Un humanista para la Academia
El común de los mortales, creo saber, tiene una imagen sustancialmente conspirativa de las academias europeas: oscuras logias gobernadas por un riguroso corpus de doctrina, con pétrea disciplina interna e inflexible unidad de puertas afuera, en perpetuo conciliábulo y transacción para elegir a este y no aquel nuevo miembro... En absoluto, digo yo. El común de los inmortales apenas se entera de la mayor parte de las actividades y rutinas de la institución, y apenas in extremis entra en las componendas de cada cooptación. Las más de las grandes academias de Europa no existen como corporaciones: la academia es el director y el secretario, y con frecuencia sobre todo el secretario (no digamos si perpetuo), acaso con el concurso de dos o tres adeptos.
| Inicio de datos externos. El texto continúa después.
`src/rtl/seq_cmd_rx_pkg.sv`:
```
`timescale 1ns/1ps
// Shared sequencer constants (mirrors seq_definitions) and ASCII helpers
// used by the UART command receiver.
package seq_cmd_rx_pkg;

  localparam int unsigned seq_in_width = 8;

  localparam logic [7:0] ASCII_CR = 8'h0D;
  localparam logic [7:0] ASCII_LF = 8'h0A;
  localparam logic [7:0] ASCII_SP = 8'h20;

  function automatic logic is_hex(input logic [7:0] c);
    return ((c >= 8'h30) && (c <= 8'h39)) ||
           ((c >= 8'h41) && (c <= 8'h46)) ||
           ((c >= 8'h61) && (c <= 8'h66));
  endfunction

  function automatic logic is_eol(input logic [7:0] c);
    return (c == ASCII_CR) || (c == ASCII_LF);
  endfunction

  // Nibble value of a hex character; only meaningful when is_hex(c).
  function automatic logic [3:0] hex_nib(input logic [7:0] c);
    logic [7:0] t;
    if (c <= 8'h39)      t = c - 8'h30;
    else if (c <= 8'h46) t = c - 8'h37;
    else                 t = c - 8'h57;
    return t[3:0];
  endfunction

endpackage

```
`src/rtl/seq_cmd_rx_fifo.sv`:
```
`timescale 1ns/1ps
// seq_cmd_fifo: small synchronous FIFO with first-word fall-through read
// data. A push while full is accepted only if a pop happens in the same cycle.
module seq_cmd_fifo #(
  parameter int unsigned WIDTH = 8,
  parameter int unsigned DEPTH = 4
) (
  input  logic                     clk,
  input  logic                     rst_n,
  input  logic                     i_push,
  input  logic [WIDTH-1:0]         i_data,
  input  logic                     i_pop,
  output logic [WIDTH-1:0]         o_data,
  output logic                     o_full,
  output logic                     o_empty,
  output logic [$clog2(DEPTH):0]   o_cnt
);

  localparam int unsigned AW = $clog2(DEPTH);

  logic [WIDTH-1:0] mem_d [DEPTH];
  logic [WIDTH-1:0] mem_q [DEPTH];
  logic [AW-1:0]    wr_ptr_d, wr_ptr_q;
  logic [AW-1:0]    rd_ptr_d, rd_ptr_q;
  logic [AW:0]      cnt_d, cnt_q;
  logic             do_wr, do_rd;

  assign o_full  = (cnt_q == (AW+1)'(DEPTH));
  assign o_empty = (cnt_q == '0);
  assign o_cnt   = cnt_q;
  assign o_data  = mem_q[rd_ptr_q];

  // Next-state for storage, pointers and occupancy.
  always_comb begin
    do_rd    = i_pop & ~o_empty;
    do_wr    = i_push & (~o_full | do_rd);
    mem_d    = mem_q;
    wr_ptr_d = wr_ptr_q;
    rd_ptr_d = rd_ptr_q;
    cnt_d    = cnt_q;
    if (do_wr) begin
      mem_d[wr_ptr_q] = i_data;
      wr_ptr_d        = wr_ptr_q + AW'(1);
    end
    if (do_rd) rd_ptr_d = rd_ptr_q + AW'(1);
    case ({do_wr, do_rd})
      2'b10:   cnt_d = cnt_q + (AW+1)'(1);
      2'b01:   cnt_d = cnt_q - (AW+1)'(1);
      default: cnt_d = cnt_q;
    endcase
  end

  // FIFO state registers.
  always_ff @(posedge clk or negedge rst_n) begin
    if (!rst_n) begin
      mem_q    <= '{default: '0};
      wr_ptr_q <= '0;
      rd_ptr_q <= '0;
      cnt_q    <= '0;
    end else begin
      mem_q    <= mem_d;
      wr_ptr_q <= wr_ptr_d;
      rd_ptr_q <= rd_ptr_d;
      cnt_q    <= cnt_d;
    end
  end

endmodule

```
`src/rtl/seq_cmd_rx.sv`:
```
`timescale 1ns/1ps
// seq_cmd_rx: parses ASCII hex command lines from the UART receiver into
// 8-bit sequencer instructions, buffers them, and issues them as paced
// single-cycle strobes while the UART transmitter is idle.
module seq_cmd_rx
  import seq_cmd_rx_pkg::*;
#(
  parameter int unsigned FIFO_DEPTH = 4,
  parameter int unsigned ISSUE_GAP  = 16
) (
  input  logic                          clk,
  input  logic                          rst,
  input  logic [7:0]                    i_rx_data,
  input  logic                          i_rx_valid,
  input  logic                          i_tx_busy,
  output logic [seq_in_width-1:0]       o_inst,
  output logic                          o_inst_valid,
  output logic                          o_err,
  output logic [7:0]                    o_err_cnt,
  output logic [$clog2(FIFO_DEPTH):0]   o_fifo_cnt
);

  typedef enum logic [1:0] {
    S_HI  = 2'd0,
    S_LO  = 2'd1,
    S_EOL = 2'd2,
    S_ERR = 2'd3
  } state_e;

  localparam int unsigned GAP_W = (ISSUE_GAP < 1) ? 1 : $clog2(ISSUE_GAP + 1);

  logic [1:0]              rst_sync_d, rst_sync_q;
  logic                    rst_n;
  state_e                  state_d, state_q;
  logic [7:0]              byte_d, byte_q;
  logic [GAP_W-1:0]        gap_d, gap_q;
  logic [seq_in_width-1:0] inst_d, inst_q;
  logic                    inst_valid_d, inst_valid_q;
  logic                    err_d, err_q;
  logic [7:0]              err_cnt_d, err_cnt_q;
  logic                    commit, parse_err, pop;
  logic                    fifo_full, fifo_empty;
  logic [seq_in_width-1:0] fifo_rdata;

  // Reset asserts asynchronously and releases two clocks after rst rises.
  assign rst_sync_d = {rst_sync_q[0], 1'b1};
  always_ff @(posedge clk or negedge rst) begin
    if (!rst) rst_sync_q <= '0;
    else      rst_sync_q <= rst_sync_d;
  end
  assign rst_n = rst_sync_q[1];

  seq_cmd_fifo #(
    .WIDTH (seq_in_width),
    .DEPTH (FIFO_DEPTH)
  ) u_fifo (
    .clk     (clk),
    .rst_n   (rst_n),
    .i_push  (commit),
    .i_data  (byte_q),
    .i_pop   (pop),
    .o_data  (fifo_rdata),
    .o_full  (fifo_full),
    .o_empty (fifo_empty),
    .o_cnt   (o_fifo_cnt)
  );

  // Line parser: advances only on received-byte strobes.
  always_comb begin
    state_d   = state_q;
    byte_d    = byte_q;
    commit    = 1'b0;
    parse_err = 1'b0;
    if (i_rx_valid) begin
      case (state_q)
        S_HI: begin
          if (is_hex(i_rx_data)) begin
            byte_d[7:4] = hex_nib(i_rx_data);
            state_d     = S_LO;
          end else if (!is_eol(i_rx_data) && (i_rx_data != ASCII_SP)) begin
            parse_err = 1'b1;
            state_d   = S_ERR;
          end
        end
        S_LO: begin
          if (is_hex(i_rx_data)) begin
            byte_d[3:0] = hex_nib(i_rx_data);
            state_d     = S_EOL;
          end else if (is_eol(i_rx_data)) begin
            parse_err = 1'b1;
            state_d   = S_HI;
          end else begin
            parse_err = 1'b1;
            state_d   = S_ERR;
          end
        end
        S_EOL: begin
          if (is_eol(i_rx_data)) begin
            commit  = 1'b1;
            state_d = S_HI;
          end else begin
            parse_err = 1'b1;
            state_d   = S_ERR;
          end
        end
        default: begin
          if (is_eol(i_rx_data)) state_d = S_HI;
        end
      endcase
    end
  end

  // Issue pacing, registered outputs and saturating error count.
  always_comb begin
    pop          = ~fifo_empty & ~i_tx_busy & (gap_q == '0);
    gap_d        = gap_q;
    if (pop)                gap_d = GAP_W'(ISSUE_GAP);
    else if (gap_q != '0)   gap_d = gap_q - GAP_W'(1);
    inst_d       = pop ? fifo_rdata : inst_q;
    inst_valid_d = pop;
    // Overflow: a commit into a full FIFO is only lost when nothing pops.
    err_d        = parse_err | (commit & fifo_full & ~pop);
    err_cnt_d    = err_cnt_q;
    if (err_d && (err_cnt_q != 8'hFF)) err_cnt_d = err_cnt_q + 8'd1;
  end

  // Block state registers.
  always_ff @(posedge clk or negedge rst_n) begin
    if (!rst_n) begin
      state_q      <= S_HI;
      byte_q       <= '0;
      gap_q        <= '0;
      inst_q       <= '0;
      inst_valid_q <= 1'b0;
      err_q        <= 1'b0;
      err_cnt_q    <= '0;
    end else begin
      state_q      <= state_d;
      byte_q       <= byte_d;
      gap_q        <= gap_d;
      inst_q       <= inst_d;
      inst_valid_q <= inst_valid_d;
      err_q        <= err_d;
      err_cnt_q    <= err_cnt_d;
    end
  end

  assign o_inst       = inst_q;
  assign o_inst_valid = inst_valid_q;
  assign o_err        = err_q;
  assign o_err_cnt    = err_cnt_q;

endmodule
```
La excepción más conspicua a esas generales de la ley es la Real Academia Española. Por una sencilla razón: de la comunidad hispanohablante, poco menos que por resignada unanimidad, ha recibido el mandato de mantener en limpio y en todo el buen orden posible el léxico y la ortografía del español. Lo cumple, en continua alianza con las academias americanas, unas veces bien y otras no tanto. Pero pelillos a la mar, porque, como a los tribunales constitucionales, es preciso concederle licencia para prevaricar con oportunidad. No se trata de dictar sentencias acordes con el derecho, la razón o el sentimiento, sino de poner un límite a los litigios. Una ley no dice lo que diga, sino lo que el tribunal dice que dice; a la postre, no importa el contenido de una regla, sino que la Academia la establezca.
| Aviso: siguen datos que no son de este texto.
===== src/rtl/mux_nx1_stream.sv =====
// N:1 stream multiplexer with a single registered output stage.
// Selects a channel either explicitly (sel) or by round-robin among valid channels.
module mux_nx1_stream #(
    parameter int WIDTH = 8,
    parameter int N_IN  = 4,
    localparam int SEL_W = $clog2(N_IN)
) (
    input  logic                    clk,
    input  logic                    rst,
    input  logic [N_IN*WIDTH-1:0]   in_data,
    input  logic [N_IN-1:0]         in_valid,
    output logic [N_IN-1:0]         in_ready,
    input  logic                    mode,
    input  logic [SEL_W-1:0]        sel,
    output logic [WIDTH-1:0]        out_data,
    output logic [SEL_W-1:0]        out_chan,
    output logic                    out_valid,
    input  logic                    out_ready
);

    // Handshake: a beat moves on a rising edge where valid && ready are both high.
    // A producer holds valid and data stable until it sees ready; valid never
    // depends on ready. in_ready may depend on in_valid (round-robin mode).

    logic [WIDTH-1:0] chan_data [N_IN];
    logic [SEL_W-1:0] rr_ptr;
    logic [SEL_W-1:0] grant;
    logic [SEL_W-1:0] cand;
    logic             grant_valid;
    logic             can_accept;
    logic             xfer;
    int               rr_idx;

    for (genvar i = 0; i < N_IN; i++) begin : g_unpack
        assign chan_data[i] = in_data[i*WIDTH +: WIDTH];
    end

    assign can_accept = !out_valid || out_ready;

    // Round-robin scans offsets from the highest down so the channel nearest
    // rr_ptr is the last one written and wins.
    always_comb begin
        grant_valid = 1'b0;
        grant       = '0;
        rr_idx      = 0;
        cand        = '0;
        if (!mode) begin
            if (int'(sel) < N_IN) begin
                grant_valid = 1'b1;
                grant       = sel;
            end
        end else begin
            for (int k = N_IN - 1; k >= 0; k--) begin
                rr_idx = int'(rr_ptr) + k;
                if (rr_idx >= N_IN) begin
                    rr_idx = rr_idx - N_IN;
                end
                cand = SEL_W'(rr_idx);
                if (in_valid[cand]) begin
                    grant_valid = 1'b1;
                    grant       = cand;
                end
            end
        end
    end

    always_comb begin
        in_ready = '0;
        if (grant_valid && can_accept) begin
            in_ready[grant] = 1'b1;
        end
    end

    assign xfer = grant_valid && can_accept && in_valid[grant];

    always_ff @(posedge clk or posedge rst) begin
        if (rst) begin
            out_valid <= 1'b0;
            out_data  <= '0;
            out_chan  <= '0;
            rr_ptr    <= '0;
        end else begin
            if (xfer) begin
                out_valid <= 1'b1;
                out_data  <= chan_data[grant];
                out_chan  <= grant;
            end else if (out_ready) begin
                out_valid <= 1'b0;
            end
            // Pointer moves past the granted channel so it gets lowest priority next.
            if (xfer && mode) begin
                rr_ptr <= (grant == SEL_W'(N_IN - 1)) ? '0 : grant + SEL_W'(1);
            end
        end
    end

endmodule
Un cierto número de académicos, junto a un número muy superior de endurecidos lexicógrafos, tiene asignadas esas tareas esenciales, a las que si es necesario se sacrifica cualquier otro empeño: que los hay, de la gramática a las publicaciones, y también a cargo de sendos numerarios. Entre todos los otros, en las comisiones (y, ya, sólo por anomalía en los plenos), a lo largo de un año no habrán visto ni el dos por ciento de las entradas del diccionario. Ni esos otros suelen estar al loro de asuntos a menudo relevantes: así, la promulgación de las nuevas normas ortográficas pilló a muchos completamente por sorpresa y sigue provocando novelescas y filológicas insurrecciones. En esa amplia zona, la Española sí concuerda con el patrón más corriente en las academias europeas.
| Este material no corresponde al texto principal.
==> src/rtl/shift_pkg.sv <==
// Shared definitions for the universal shift register.
// Operation-select encodings used by the mode port.
package shift_pkg;

    typedef enum logic [1:0] {
        MODE_HOLD = 2'b00,
        MODE_SHR  = 2'b01,
        MODE_SHL  = 2'b10,
        MODE_LOAD = 2'b11
    } mode_e;

endpackage

==> src/rtl/dff_bank.sv <==
// WIDTH-wide D register with synchronous reset value and enable.
// Holds the shift register contents for univ_shift_reg.
module dff_bank #(
    parameter int unsigned          WIDTH   = 8,
    parameter logic [WIDTH-1:0]     RST_VAL = '0
) (
    input  logic             clk,
    input  logic             rst,
    input  logic             en,
    input  logic [WIDTH-1:0] d,
    output logic [WIDTH-1:0] q
);

    logic [WIDTH-1:0] q_q;

    always_ff @(posedge clk) begin
        if (rst) begin
            q_q <= RST_VAL;
        end else if (en) begin
            q_q <= d;
        end
    end

    assign q = q_q;

endmodule

==> src/rtl/univ_shift_reg.sv <==
// Universal shift register: hold, shift right/left, parallel load,
// with a saturating shift counter and a one-cycle done pulse.
module univ_shift_reg
    import shift_pkg::*;
#(
    parameter int unsigned      WIDTH   = 8,
    parameter logic [WIDTH-1:0] RST_VAL = '0
) (
    input  logic             clk,
    input  logic             rst,
    input  logic             en,
    input  logic [1:0]       mode,
    input  logic [WIDTH-1:0] d,
    input  logic             sin_r,
    input  logic             sin_l,
    output logic [WIDTH-1:0] q,
    output logic [WIDTH-1:0] qb,
    output logic             so_r,
    output logic             so_l,
    output logic             done
);

    localparam int unsigned CW = $clog2(WIDTH + 1);
    localparam logic [CW-1:0] CNT_MAX = CW'(WIDTH);
    localparam logic [CW-1:0] CNT_LAST = CW'(WIDTH - 1);

    logic [WIDTH-1:0] q_d;
    logic [WIDTH-1:0] shr_val;
    logic [WIDTH-1:0] shl_val;
    logic [CW-1:0]    cnt_q;
    logic [CW-1:0]    cnt_d;
    logic             done_q;
    logic             done_d;
    logic             shifting;

    generate
        if (WIDTH == 1) begin : g_w1
            assign shr_val = sin_r;
            assign shl_val = sin_l;
        end else begin : g_wn
            assign shr_val = {sin_r, q[WIDTH-1:1]};
            assign shl_val = {q[WIDTH-2:0], sin_l};
        end
    endgenerate

    always_comb begin
        q_d      = q;
        shifting = 1'b0;
        unique case (mode_e'(mode))
            MODE_SHR: begin
                q_d      = shr_val;
                shifting = 1'b1;
            end
            MODE_SHL: begin
                q_d      = shl_val;
                shifting = 1'b1;
            end
            MODE_LOAD: q_d = d;
            default:   q_d = q;
        endcase
    end

    // Counting is direction-agnostic; saturation stops further done pulses.
    always_comb begin
        cnt_d  = cnt_q;
        done_d = 1'b0;
        if (en) begin
            if (mode_e'(mode) == MODE_LOAD) begin
                cnt_d = '0;
            end else if (shifting && cnt_q != CNT_MAX) begin
                cnt_d  = cnt_q + 1'b1;
                done_d = (cnt_q == CNT_LAST);
            end
        end
    end

    always_ff @(posedge clk) begin
        if (rst) begin
            cnt_q  <= '0;
            done_q <= 1'b0;
        end else begin
            cnt_q  <= cnt_d;
            done_q <= done_d;
        end
    end

    dff_bank #(
        .WIDTH   (WIDTH),
        .RST_VAL (RST_VAL)
    ) u_bank (
        .clk (clk),
        .rst (rst),
        .en  (en),
        .d   (q_d),
        .q   (q)
    );

    assign qb   = ~q;
    assign so_r = q[0];
    assign so_l = q[WIDTH-1];
    assign done = done_q;

endmodule

==> config.mk <==
export PLATFORM = sky130hd
export DESIGN_NAME = univ_shift_reg
export DESIGN_NICKNAME = d
export VERILOG_FILES = /design/src/rtl/shift_pkg.sv /design/src/rtl/dff_bank.sv /design/src/rtl/univ_shift_reg.sv
export SDC_FILE = /design/constraint.sdc
export NUM_CORES = 1
export LEC_CHECK = 0
export CAP_MARGIN = 40
export CELL_PAD_IN_SITES_DETAIL_PLACEMENT = 0
export CELL_PAD_IN_SITES_GLOBAL_PLACEMENT = 2
export CORE_UTILIZATION = 25
export DETAILED_ROUTE_END_ITERATION = 12
export PLACE_DENSITY = 0.87
export SYNTH_ARGS = -nofsm -noshare
export SYNTH_HDL_FRONTEND = slang
export SYNTH_HIERARCHICAL = 1
export SYNTH_SLANG_ARGS = --single-unit
==> constraint.sdc <==
create_clock -name clk -period 3.5 [get_ports clk]
set_clock_uncertainty 0.15 [all_clocks]
set_input_delay 0.7 -clock clk [delete_from_list [all_inputs] [get_ports clk]]
set_output_delay 0.7 -clock clk [all_outputs]
set_load 0.05 [all_outputs]
After elaboration in Yosys (flattened, before gate mapping)
Cells that the tools add are included.

Logic and storage cells: 23. Register bits: 13. Bits of input ports: 15. Output and inout port bits: 19.

Add/subtract/negate cells: 1. Reduce and logical (&&, ||, !) cells: 7. Bitwise operators: 3. Equality and inequality tests: 5. Multiplexer cells: 4.

Operators by type and width (number): case mux 8 bit (3 select lines) (1); 2-to-1 mux 4 bit (2); NOT 8 bit (1); adder 4 x 1 -> 4 bit, second input constant (1); equality test 2 bit, second input constant (2); equality test 4 x 3 -> 1 bit, second input constant (1); != test 4 bit, second input constant (1); AND reduction 2 bit (2); OR reduction 4 bit (1); nonzero test 3 bit (1); equality test 2 x 1 -> 1 bit, second input constant (1); NOT 1 bit (2); nonzero test 2 bit (1); OR reduction 2 bit (1); logical AND 1 bit (1); 2-to-1 mux 1 bit (1).

Depth between registers and ports, before layout
Gate-level depths: netlist (run 1).

Depth after elaboration: 6. Depth in mapped cells: 7. Gate-level depth less buffers: 6.

By module
The synthesis (run 1) kept the hierarchy.

Modules (own cells, without submodules): univ_shift_reg (cells each 69, seq. area each 100.1 um^2, area each 559.3 um^2, times used 1); dff_bank (cells each 26, seq. area each 160.2 um^2, area each 285.3 um^2, times used 1).

Least setup slack after synthesis (run 1)
No wires, ideal clock.

Kind: input port to flip-flop. From: input mode[1]. To: register u_bank.q_q[0] (netlist: u_bank/q[0]). Stages on the path: 7. Library setup time: 0.124 ns. Data required time: 3.226 ns. Path buffers: 1. Setup slack: 1.571 ns. Data arrival time: 1.655 ns. Cells stage by stage: inv_1 ha_1 clkbuf_1 a222oi_1 mux2i_1 mux2i_1 nor2_1.

Elaborated cells between the ends (all ways): 6. Classes of those cells: eq/ne (3); mux (1); reduce/logical (2).

RTL lines: from (decl) (RTL line univ_shift_reg.sv:12) `input logic [1:0] mode,`; equality test 2 bit or equality test 2 x 1 -> 1 bit (tied branches) (RTL line univ_shift_reg.sv:49) `unique case (mode_e'(mode))`; case mux 8 bit (3 select lines) * (RTL line univ_shift_reg.sv:49); named net q_d[0] (RTL line univ_shift_reg.sv:27) `logic [WIDTH-1:0] q_d;`; to (signal assigned) (RTL line dff_bank.sv:18) `q_q <= RST_VAL;`; to (signal assigned) (RTL line dff_bank.sv:20) `q_q <= d;`; to (decl) (RTL line dff_bank.sv:14) `logic [WIDTH-1:0] q_q;`.

The timed path passes the listed nets; every way through them passes the cells marked *. A chain may end at the register's enable or synchronous reset.

Worst setup path in the final report (run 1)
From: register u_bank.q_q[7] (netlist: u_bank/q[7]). To: output so_l.

RTL lines: to (decl) (RTL line univ_shift_reg.sv:19) `output logic so_l,`.

No word-level cell between the ends.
Cocinero antes de fraile, Darío Villanueva, hasta la fecha secretario, es ya flamante director de la tricentenaria casa. Por nombramiento de hoy y experiencia de un lustro, tiene en la mano, pues, todas las cartas para ganar la ardua partida a la que acaba de sentarse. Lo conocí cuando universitariamente iba casi de pantalón corto, apegado a su maestro don Enrique Moreno Báez, pero con los ojos vueltos a todas las direcciones innovadoras y a todos los modelos valiosos. Lo he visto crecer en prestigio y multiplicarse en saberes, hasta alcanzar una personalidad propia, que conjuga la crítica y la teoría literaria, la semiótica, el comparatismo, la pragmática..., sobre la base constante del humanismo clásico: la creencia en el valor formativo de la literatura y en su carácter insustituible para darnos la capacidad expresiva, lingüística, que nos hace libres, cuando menos, de espíritu. Buen punto y buen día para la Academia.
Francisco Rico es miembro, entre otras, de la Real Academia Española, Accademia dei Lincei, Académie des Inscriptions et Belles Lettres (Institut de France) y British Academy.